**To do**
If a line below contains the string "Bufs", copy it out.
#### Records for processing ####
**src/rtl/dm_port_arbiter.sv**
```systemverilog
// rtl/dm_port_arbiter.sv - two-master round-robin arbiter for the data-memory port
//
// Grants one of two masters (m0 = CPU data side, m1 = auxiliary master) access
// to a single data-memory port each cycle. Out-of-range accesses are acked but
// suppressed and flagged on err / err_sticky. Read data returns registered,
// one cycle after the ack.
//
// Ports:
//   clk, reset                 clock, synchronous active-high reset
//   mX_req/addr/wdata/byteen   request from master X (byteen == 0 means read)
//   mX_ack                     access performed this cycle
//   mX_rdata/mX_rvalid         registered read data, valid pulse one cycle after ack
//   m0_stall                   m0_req & ~m0_ack
//   mem_addr/wdata/byteen      word-aligned port to the memory array
//   mem_rdata                  combinational read data for mem_addr
//   err, err_sticky            out-of-range pulse and its reset-only-cleared flag
module dm_port_arbiter #(
   parameter int DEPTH = 4096
) (
   input  logic        clk,
   input  logic        reset,
   input  logic        m0_req,
   input  logic [31:0] m0_addr,
   input  logic [31:0] m0_wdata,
   input  logic [3:0]  m0_byteen,
   output logic        m0_ack,
   output logic [31:0] m0_rdata,
   output logic        m0_rvalid,
   output logic        m0_stall,
   input  logic        m1_req,
   input  logic [31:0] m1_addr,
   input  logic [31:0] m1_wdata,
   input  logic [3:0]  m1_byteen,
   output logic        m1_ack,
   output logic [31:0] m1_rdata,
   output logic        m1_rvalid,
   output logic [31:0] mem_addr,
   output logic [31:0] mem_wdata,
   output logic [3:0]  mem_byteen,
   input  logic [31:0] mem_rdata,
   output logic        err,
   output logic        err_sticky
);

   localparam logic [31:0] DEPTH_W = 32'(DEPTH);

   logic        last_gnt;
   logic        gnt_any;
   logic        gnt_idx;
   logic [31:0] sel_addr;
   logic [31:0] sel_wdata;
   logic [3:0]  sel_byteen;
   logic        in_range;
   logic        sel_read;
   logic [31:0] rd_data;

   always_comb begin
      // No grant while reset is high, so nothing acked in that cycle is performed.
      gnt_any    = ~reset & (m0_req | m1_req);
      // Under contention the master not granted last time wins.
      gnt_idx    = (m0_req & m1_req) ? ~last_gnt : m1_req;
      sel_addr   = gnt_idx ? m1_addr   : m0_addr;
      sel_wdata  = gnt_idx ? m1_wdata  : m0_wdata;
      sel_byteen = gnt_idx ? m1_byteen : m0_byteen;
      in_range   = {2'b00, sel_addr[31:2]} < DEPTH_W;
      sel_read   = (sel_byteen == 4'b0000);
      rd_data    = in_range ? mem_rdata : 32'h0;

      m0_ack     = gnt_any & ~gnt_idx;
      m1_ack     = gnt_any &  gnt_idx;
      m0_stall   = m0_req & ~m0_ack;
      mem_addr   = gnt_any ? {sel_addr[31:2], 2'b00} : 32'h0;
      mem_wdata  = gnt_any ? sel_wdata : 32'h0;
      mem_byteen = (gnt_any & in_range) ? sel_byteen : 4'b0000;
      err        = gnt_any & ~in_range;
   end

   always_ff @(posedge clk) begin
      if (reset) begin
         last_gnt   <= 1'b1;
         m0_rdata   <= 32'h0;
         m0_rvalid  <= 1'b0;
         m1_rdata   <= 32'h0;
         m1_rvalid  <= 1'b0;
         err_sticky <= 1'b0;
      end else begin
         if (gnt_any) begin
            last_gnt <= gnt_idx;
         end
         // rvalid pulses only for a granted read; rdata holds otherwise.
         m0_rvalid <= m0_ack & sel_read;
         m1_rvalid <= m1_ack & sel_read;
         if (m0_ack && sel_read) begin
            m0_rdata <= rd_data;
         end
         if (m1_ack && sel_read) begin
            m1_rdata <= rd_data;
         end
         if (err) begin
            err_sticky <= 1'b1;
         end
      end
   end

endmodule

```
**config.mk**
```make
export PLATFORM = sky130hd
export DESIGN_NAME = dm_port_arbiter
export DESIGN_NICKNAME = d
export VERILOG_FILES = /design/src/rtl/dm_port_arbiter.sv
export SDC_FILE = /design/constraint.sdc
export NUM_CORES = 1
export LEC_CHECK = 0
export ABC_AREA = 1
export CAP_MARGIN = 0
export CORE_AREA = 2 2 119 121
export DETAILED_ROUTE_END_ITERATION = 8
export DIE_AREA = 0 0 121 123
export PLACE_DENSITY = 0.73
export REMOVE_ABC_BUFFERS = 1
export SLEW_MARGIN = 5
export SYNTH_ARGS = -nofsm -noshare
export SYNTH_HDL_FRONTEND = slang
export SYNTH_SLANG_ARGS = --single-unit
```
**constraint.sdc**
```tcl
create_clock -name clk -period 1.81 [get_ports clk]
set_input_delay 0.362 -clock clk [delete_from_list [all_inputs] [get_ports clk]]
set_output_delay 0.362 -clock clk [all_outputs]
set_load 0.01 [all_outputs]
```
After elaboration in Yosys (flattened, before gate mapping):

Cells that the tools add are included.

* magnitude comparators: 1
* mux-type cells: 8
* bitwise logic cells: 15
* reductions and logical operators: 3

Operator list (count)
* 32-bit 2-to-1 mux: 5
* 30-bit by 13-bit less-than comparator with 1-bit output, second input constant: 1
* 1-bit bitwise AND: 9
* 4-bit 2-to-1 mux: 2
* 1-bit NOT: 5
* 4-bit logical NOT: 1
* 1-bit logical AND: 2
* 1-bit 2-to-1 mux: 1
* 1-bit bitwise OR: 1

* output and inout port bits: 139
* logic and storage cells: 33
* bits of input ports: 172
* register bits after elaboration: 68

Logic depth before layout (Yosys ltp):

Gate-level depths: netlist of the first run.

* word-level depth: 6
* gate-level depth with buffers: 13
* depth with buffers taken out: 11

Worst setup path before layout of the first run:

Ideal clock, no wire load.

* path kind: input port to output port
* start point: input port m0_req
* end point: output port mem_byteen[0]
* path buffers: 2
* setup slack: -0.176 ns
* cell stages on the path: 11
* data arrival time: 1.624 ns
* data required time: 1.448 ns
* path through: nand2_1 -> nand2_2 -> buf_4 -> nand2_1 -> nand2_1 -> nor2_1 -> nand3_1 -> nor2_4 -> buf_6 -> nand3_4 -> a21oi_2

* longest elaborated chain between the ends: 6
* elaborated cells on any way between the ends: 9
* classes of those cells: order compare (1); mux (4); bitwise (4)

Ends and longest elaborated chain
* start, declared: RTL line 22 `input logic m0_req,`
* 1-bit bitwise AND: RTL line 61 `gnt_idx = (m0_req & m1_req) ? ~last_gnt : m1_req;`
* 1-bit 2-to-1 mux: RTL line 61
* 32-bit 2-to-1 mux: RTL line 62 `sel_addr = gnt_idx ? m1_addr : m0_addr;`
* 30-bit by 13-bit less-than comparator with 1-bit output: RTL line 65 `in_range = {2'b00, sel_addr[31:2]} < DEPTH_W;`
* 1-bit bitwise AND: RTL line 74 `mem_byteen = (gnt_any & in_range) ? sel_byteen : 4'b0000;`
* 4-bit 2-to-1 mux (*): RTL line 74
* end, declared: RTL line 39 `output logic [3:0] mem_byteen,`

Every way passes the cells marked *; elsewhere a longest branch is shown, timed or not.

Worst setup path in the final report of the first run:

* start point: register last_gnt
* end point: output port mem_byteen[2]

* longest elaborated chain between the ends: 6
* elaborated cells on any way between the ends: 7
* classes of those cells: order compare (1); mux (4); bitwise (2)

Ends and longest elaborated chain
* start, declared: RTL line 47 `logic last_gnt;`
* start signal, assigned: RTL line 88 `last_gnt <= gnt_idx;`
* 1-bit NOT (*): RTL line 61
* 1-bit 2-to-1 mux (*): RTL line 61
* 32-bit 2-to-1 mux: RTL line 62
* 30-bit by 13-bit less-than comparator with 1-bit output: RTL line 65
* 1-bit bitwise AND: RTL line 74
* 4-bit 2-to-1 mux (*): RTL line 74

Marked as above.

==> results by group, run 1 <==
STA
  • # setup viols final: 118
  • Setup WS post-layout: -0.531 ns
  • Min cycle time layout: 2.34 ns
  • RSZ-0062 raised after global routing: yes
  • Fin. max-slew vios: 0
  • Min Hold Slack: 0.424 ns
  • Crit share post-route: 129%
  • Maximum clock rate: ~430 MHz
  • Clock skew: 0.00404 ns
  • Max_slew headroom: 52.9%
  • Hold Vio Cnt, Final: 0
  • Measured slew at the worst slew-check pin: 0.706 ns

Clock network
  • Htree depth: 3
  • CTS clk-pin slew, worst paths: approximately 0.05 ns
  • Root Driver: clkbuf_16
  • Clk sinks: 68
  • TritonCTS clock tree: built
  • Clock Latency Late Sink: between 0.3 and 0.4 ns
  • Deepest clock path buffer count: 2
  • CTS buffer count: 9

Die
  • Core area: 0.0136 mm²
  • Die ar.: 0.0149 mm²
  • Site Rows: 43
  • Starting Density: between 20% and 30%
  • Die width: about 120 µm
  • Die H: 123 µm
  • # IOs: 311

Layout
  • Diodes inserted: 0
  • Finished Core Util: 64.0%
  • Net count, final: 1043
  • Fraction of layout cells with a size suffix above 1: 35.4%
  • Layout area overhead: 138%
  • Finished Layout Cells: 1056

Place
  • Inst Count DP: approximately 1000
  • GPL Wtd Cong: ~0.93
  • IO Port Bufs: a little over 300
  • Pre-CTS setup slack: -1.04 ns
  • Post-DP HPWL: ~13000 µm

Global routing
  • Gr usage total: 25.6%
  • Largest net degree at the start of global routing: 66
  • Global-route wire length before repair: 28900 µm
  • Antenna violations before repair: 0
  • Congestion Overflow GR: 0
  • Vias in the first global route: around 5100

Setup path
  • Critical Path AT: 1.98 ns
  • CP Capture Type: output port
  • Crit-path max FO: 10
  • Critical path class: reg -> out
  • Req. time, crit path: 1.45 ns
  • Startpoint Class: flop

Routing
  • Metal3 WL: 1470 µm
  • Routed Antenna Nets: 0
  • DR WL/cell: 19.2 µm
  • WL final: 20300 µm
  • Uppermost layer routed: met4
  • Drt drc: 0
  • Via density: 4.91
  • Drt first pass iters: 5
  • Initial drt markers: roughly 320
  • Via count: 5190
  • M1 WL: 7620 µm
  • Met2 Wirelength: 10400 µm

Synthesis
  • Synthesized area: 0.00366 mm²
  • Yosys warning count: 0
  • Avg Cell Area, Syn: 7.16 µm²
  • Sequential share of the synthesized area: between 30% and 40%
  • Yosys reg bits: 68
  • Post-Synthesis Cells: 511
  • Synth unique cells: 22

Min path
  • Hold Path Class: in -> reg

Outcome
  • Failing checks: setup timing
  • Status: complete, but fails checks

Power and ir drop
  • Leakage power: around 3.6 nW
  • Power per cell area: about 540 mW/mm²
  • VDD IR max: ~0.36 mV

Job
  • Max Cap Viol: 0
[cells in the final DEF, fill, tap and decap left out, drive strengths merged]
cell type,n
clkinvlp,2
buf,151
clkbuf,15
conb,2
dfxtp,68
clkinv,1
nand3,78
o21ai,36
nor2,20
a22o,44
a21oi,51
bufinv,1
clkdlybuf4s15,5
inv,46
nand2,125
clkdlybuf4s50,231
[final cells by class]
type                    instances  area (µm²)
fillers                      1122        4900
repair buffers                391        4020
multi-input cells             356        2610
flip-flops and latches         68        1360
clock buffers                  11         253
well taps                     180         225
inverters                      45         179
clock inverters                 5        58.8
[sequential cells by signal (all words and copies together) (netlist names)]
| register | cells |
|---|---|
| m0_rvalid | 1 |
| m1_rdata | 32 |
| m0_rdata | 32 |
| m1_rvalid | 1 |
| last_gnt | 1 |
| err_sticky | 1 |
[power by group]
group | switching, mW | internal [mW]
sequential | 0.0139 | 1.52
combinational | 0.599 | 0.782
clock | 0.668 | 1.14
[synth_stat cells]
library cell | instances | area (µm²)
a21oi_1 | 47 | 235
a21oi_2 | 4 | 35.0
a22o_1 | 44 | 385
buf_1 | 3 | 11.3
buf_2 | 13 | 65.1
buf_4 | 5 | 37.5
buf_6 | 5 | 56.3
clkbuf_1 | 17 | 63.8
conb_1 | 1 | 3.75
dfxtp_1 | 68 | 1360
inv_1 | 43 | 161
inv_2 | 2 | 7.51
nand2_1 | 124 | 465
nand2_2 | 1 | 6.26
nand3_1 | 59 | 295
nand3_2 | 18 | 180
nand3_4 | 1 | 17.5
nor2_1 | 17 | 63.8
nor2_2 | 1 | 6.26
nor2_4 | 2 | 22.5
o21ai_0 | 2 | 10.0
o21ai_1 | 34 | 170
[kinds of logic (layout without fill, tap and decap cells)]
kind of cell           count (synthesis)  in the layout  share of synthesized area [%]
AO/OA/AOI/OAI                        131            131                           22.8
buffers and inverters                 88            452                           11.0
flip-flops                            68             68                           37.2
other                                  1              2                          0.102
AND/OR/NAND/NOR                      223            223                           28.9
[metal layers]
layer,GRT usage (%),vias to the layer above
met5,0,-
met4,11.8,0
met3,5.81,50
met2,45.5,258
met1,29.1,2426
li1,-,2456
[final timing paths]
check               start             to  slack [ns]  depth (start not counted)
max              last_gnt  mem_byteen[2]       -0.53                         11
min                m0_req       last_gnt        0.42                          5
max reg2reg      last_gnt   m0_rdata[29]       -0.32                         14
min reg2reg  m1_rdata[17]   m1_rdata[17]        0.47                          2
[worst max-delay path: stages, from the launching register on]
cell and delay, ns:
dfxtp_2 0.35, nand2_2 0.07, buf_4 0.18, nand3_1 0.12
nand2_1 0.08, nor2_1 0.13, nand3_1 0.13, nor2_4 0.13
buf_6 0.12, nand3_4 0.09, a21oi_2 0.11, buf_2 0.14
[repair_timing]
item / in CTS / in global routing
pin swaps: 22 / 25
buffers inserted: 35 / 11
hold buffers: 0 / 0
endpoints found under the setup margin: 136 / 134
resized for setup: 412 / 123
cloned: 17 / 3
[per-stage QoR]
step                      cell area [µm²]  total power [mW]  TNS [ns]
after floorplan                      3430              1.91   -322.07
after global placement               7060              2.71    -94.26
after detailed placement             7060              2.72    -96.56
after CTS                            8450              4.68    -42.75
after global routing                 8710              4.90    -46.03
final                                8710              4.73    -34.57
Power figures use the tool's default switching activity.
==> run 2, diff against run 1 <==
--- a/config.mk
+++ b/config.mk
@@ -5,12 +5,11 @@
 export SDC_FILE = /design/constraint.sdc
 export NUM_CORES = 1
 export LEC_CHECK = 0
-export ABC_AREA = 1
 export CAP_MARGIN = 0
-export CORE_AREA = 2 2 119 121
+export CORE_AREA = 2 2 120 122
 export DETAILED_ROUTE_END_ITERATION = 8
-export DIE_AREA = 0 0 121 123
-export PLACE_DENSITY = 0.73
+export DIE_AREA = 0 0 122 124
+export PLACE_DENSITY = 0.67
 export REMOVE_ABC_BUFFERS = 1
 export SLEW_MARGIN = 5
 export SYNTH_ARGS = -nofsm -noshare
==> results by group, run 2 <==
STA
  • Hold Vio Cnt, Final: 0 (unchanged)
  • Min cycle time layout: 2.11 ns (-0.229 ns)
  • Clock skew: 0.00674 ns (+0.00271 ns)
  • Final setup TNS: -20.55 ns (+14.01 ns)
  • RSZ-0062 raised after global routing: yes
  • Setup WS post-layout: -0.303 ns (+0.229 ns)
  • Min Hold Slack: 0.477 ns (+0.0522 ns)
  • Fin. max-slew vios: 0 (unchanged)
  • Maximum clock rate: 473 MHz (+11%)
  • Crit share post-route: 117% (-13 points)
  • # setup viols final: 132 (+12%)

Routing
  • Via density: 4.95 (+0.72%)
  • DR WL/cell: 21.4 µm (+11%)
  • Drt drc: 0 (unchanged)
  • WL final: 18100 µm (-11%)
  • Via count: 4188 (-19%)
  • Drt first pass iters: 4 (-1)
  • Routed Antenna Nets: 0 (unchanged)
  • Initial drt markers: 178 (-44%)

Setup path
  • Cell family with most CP delay: buffers and inverters
  • Worst Path Buf+Inv: 2 (-1)
  • Worst path max stage delay: 0.47 ns (+0.12 ns)
  • Req. time, crit path: 1.45 ns (about the same)
  • CP Capture Type: output port
  • Crit path depth: 6 (-5)
  • Critical Path AT: 1.75 ns (-0.23 ns)
  • Reg-to-reg slack, setup: -0.17 ns (+0.15 ns)
  • Critical path class: in -> out
  • Worst R2R Path Depth: 10 (-4)
  • Crit-path cells: clkdlybuf4s50_1 -> nor4_4 -> nand2_2 -> a2bb2oi_4 -> nor3_2 -> buf_2
  • Worst path slowest cell: clkdlybuf4s50_1
  • Crit-path max FO: 4 (-6)
  • Startpoint Class: input port

Power and ir drop
  • VDD IR max: 0.454 mV (+27%)
  • Leakage power: 3.34 nW (-6.4%)
  • Power per cell area: 600 mW/mm² (+10%)
  • Overall power: 4.64 mW (-1.9%)

Clock network
  • CTS buffer count: 9 (unchanged)
  • CTS clk-pin slew, worst paths: 0.05 ns (about the same)
  • Clk sinks: 68 (unchanged)
  • TritonCTS clock tree: built
  • Htree depth: 3 (unchanged)
  • Deepest clock path buffer count: 2 (unchanged)
  • Root Driver: clkbuf_16
  • Clock Latency Late Sink: 0.33 ns (about the same)
  • Hold_buf cts: 0 (unchanged)

Synthesis
  • Count leader, synth: a22o_1
  • Synth unique cells: 34 (+55%)
  • Avg Cell Area, Syn: 9.95 µm² (+39%)
  • Synthesized area: 0.00306 mm² (-16%)
  • Post-synth EDFFs: 0 (unchanged)
  • Leading post-synthesis cells by cell area: dfxtp_1 (44%), a22o_1 (23%), a22o_2 (9.5%)
  • Yosys warning count: 0 (unchanged)
  • Yosys top cell area share: 44.4% (+7.2 points)
  • Post-Synthesis Cells: 308 (-40%)
  • Asr flop ratio synth: 0% (unchanged)
  • Main synth FF type: dfxtp_1
  • Yosys reg bits: 68 (unchanged)
  • Commonest cells post-synth: a22o_1 (79), dfxtp_1 (68), nand2_1 (39)
  • Sequential share of the synthesized area: 44.4% (+7.2 points)
  • Leading area contributor after synthesis: dfxtp_1

Die
  • # IOs: 311 (unchanged)
  • Site Rows: 43 (unchanged)
  • Core area: 0.0137 mm² (+0.79%)
  • Starting Density: 22.3% (-4.6 points)
  • Die width: 122 µm (+0.83%)
  • Die H: 124 µm (+0.81%)
  • Die ar.: 0.0151 mm² (+1.6%)

Global routing
  • Vias in the first global route: 4204 (-18%)
  • Congestion Overflow GR: 0 (unchanged)
  • Global-route wire length before repair: 24500 µm (-15%)
  • Largest net degree at the start of global routing: 25 (-62%)
  • Gr usage total: 21.5% (-4.1 points)
  • Antenna violations before repair: 1 (+1)

Place
  • DP Area: 0.00652 mm² (-7.7%)
  • Post-DP HPWL: 12300 µm (-7.4%)
  • IO Port Bufs: 304 (unchanged)
  • GPL Wtd Cong: 0.881 (-5.7%)

Job
  • Max Cap Viol: 0 (unchanged)

Outcome
  • Status: complete, but fails checks
  • Failing checks: setup timing

Layout
  • Fraction of layout cells with a size suffix above 1: 37.3% (+1.9 points)
  • Layout area overhead: 152%
  • Finished Core Util: 56.4% (-7.6 points)
  • Design Area, Final: 0.00774 mm² (-11%)
  • Most common cell after layout, fill and taps aside: clkdlybuf4s50_1
  • Fillers: 1186 (+5.7%)
  • Net count, final: 832 (-20%)
  • Most frequent cells in the layout: clkdlybuf4s50_1 (198), a22o_1 (78), dfxtp_1 (67), buf_2 (46), buf_6 (44)
  • Top Registers: m0_rdata x32, m1_rdata x32

Min path
  • Min-Delay Path Depth: 1 (-4)
  • Hold Path Class: reg -> reg
-- run 2: cell types whose count changed in the layout (fill, tap and decap cells not counted), sizes merged, moves of 14 or more --
cell	previous run	this run
nand2	125	39
nand3	78	0
a22o	44	108
inv	46	1
o21ai	36	1
a21oi	51	18
clkdlybuf4s50	231	198
buf	151	132
dlygate4sd2	0	14
nor2	20	6
-- run 2: stage by stage --
step           setup slack, ns  cells
6_report                -0.303    846
5_1_grt                 -0.351    845
4_1_cts                 -0.267    832
3_5_place_dp             -1.11    793
3_3_place_gp             -1.01    793
2_1_floorplan            -1.18    278
-- run 2: final cells by class --
class                   count  area [µm²]  share of cell area [%]
clock inverters             5         100                    1.29
diodes                      1        2.50                  0.0323
multi-input cells         209        2030                    26.2
well taps                 180         225                    2.91
inverters                   1        3.75                  0.0485
clock buffers              11         233                    3.01
repair buffers            371        3780                    48.9
flip-flops and latches     68        1370                    17.6
-- run 2: cell families (layout without fill, tap and decap cells) --
family                 count (synthesis)  in the layout  share of synthesized area (%)
AO/OA/AOI/OAI                        135            135                           37.2
flip-flops                            68             68                           44.4
AND/OR/NAND/NOR                       68             68                           11.3
buffers and inverters                 32            388                           5.59
multiplexers                           4              4                           1.31
other                                  1              3                          0.122
-- run 2: worst paths after layout --
check	start	end
hold / removal	m1_rdata[25]	m1_rdata[25]
setup reg to reg	last_gnt	m1_rdata[13]
hold reg to reg	m1_rdata[25]	m1_rdata[25]
setup / recovery	m1_addr[28]	mem_byteen[3]
-- run 2: metal layers --
| metal | routed length, µm | share of wire, % | global-route usage, % | up-vias |
|---|---|---|---|---|
| li1 | - | - | - | 1906 |
| met1 | 6500 | 36 | 23.1 | 2026 |
| met2 | 9500 | 53 | 38.5 | 217 |
| met3 | 1560 | 8.6 | 7.78 | 39 |
| met4 | 529 | 2.9 | 7.83 | 0 |
| met5 | 0 | 0 | 0 | - |
-- run 2: timing repair --
item                                    in CTS  in global routing
endpoints found under the setup margin     134                134
pin swaps                                   38                 55
gates resized for setup                    410                104
setup buffers                               13                 11
cloned                                      10                  7
-- run 2: report_power, final --
part	switching (mW)	internal [mW]
combinational	0.482	0.681
clock	0.630	1.34
sequential	0.00453	1.50
total	1.12	3.52
==> run 3, diff against run 2 <==
--- a/config.mk
+++ b/config.mk
@@ -7,6 +7,7 @@
 export LEC_CHECK = 0
 export CAP_MARGIN = 0
 export CORE_AREA = 2 2 120 122
+export CTS_CLUSTER_DIAMETER = 120
 export DETAILED_ROUTE_END_ITERATION = 8
 export DIE_AREA = 0 0 122 124
 export PLACE_DENSITY = 0.67
==> results of run 3 <==
Same layout as run 2: the final DEF is identical, and so are final timing and power.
####
**Task response**
  • IO Port Bufs: a little over 300
  • IO Port Bufs: 304 (unchanged)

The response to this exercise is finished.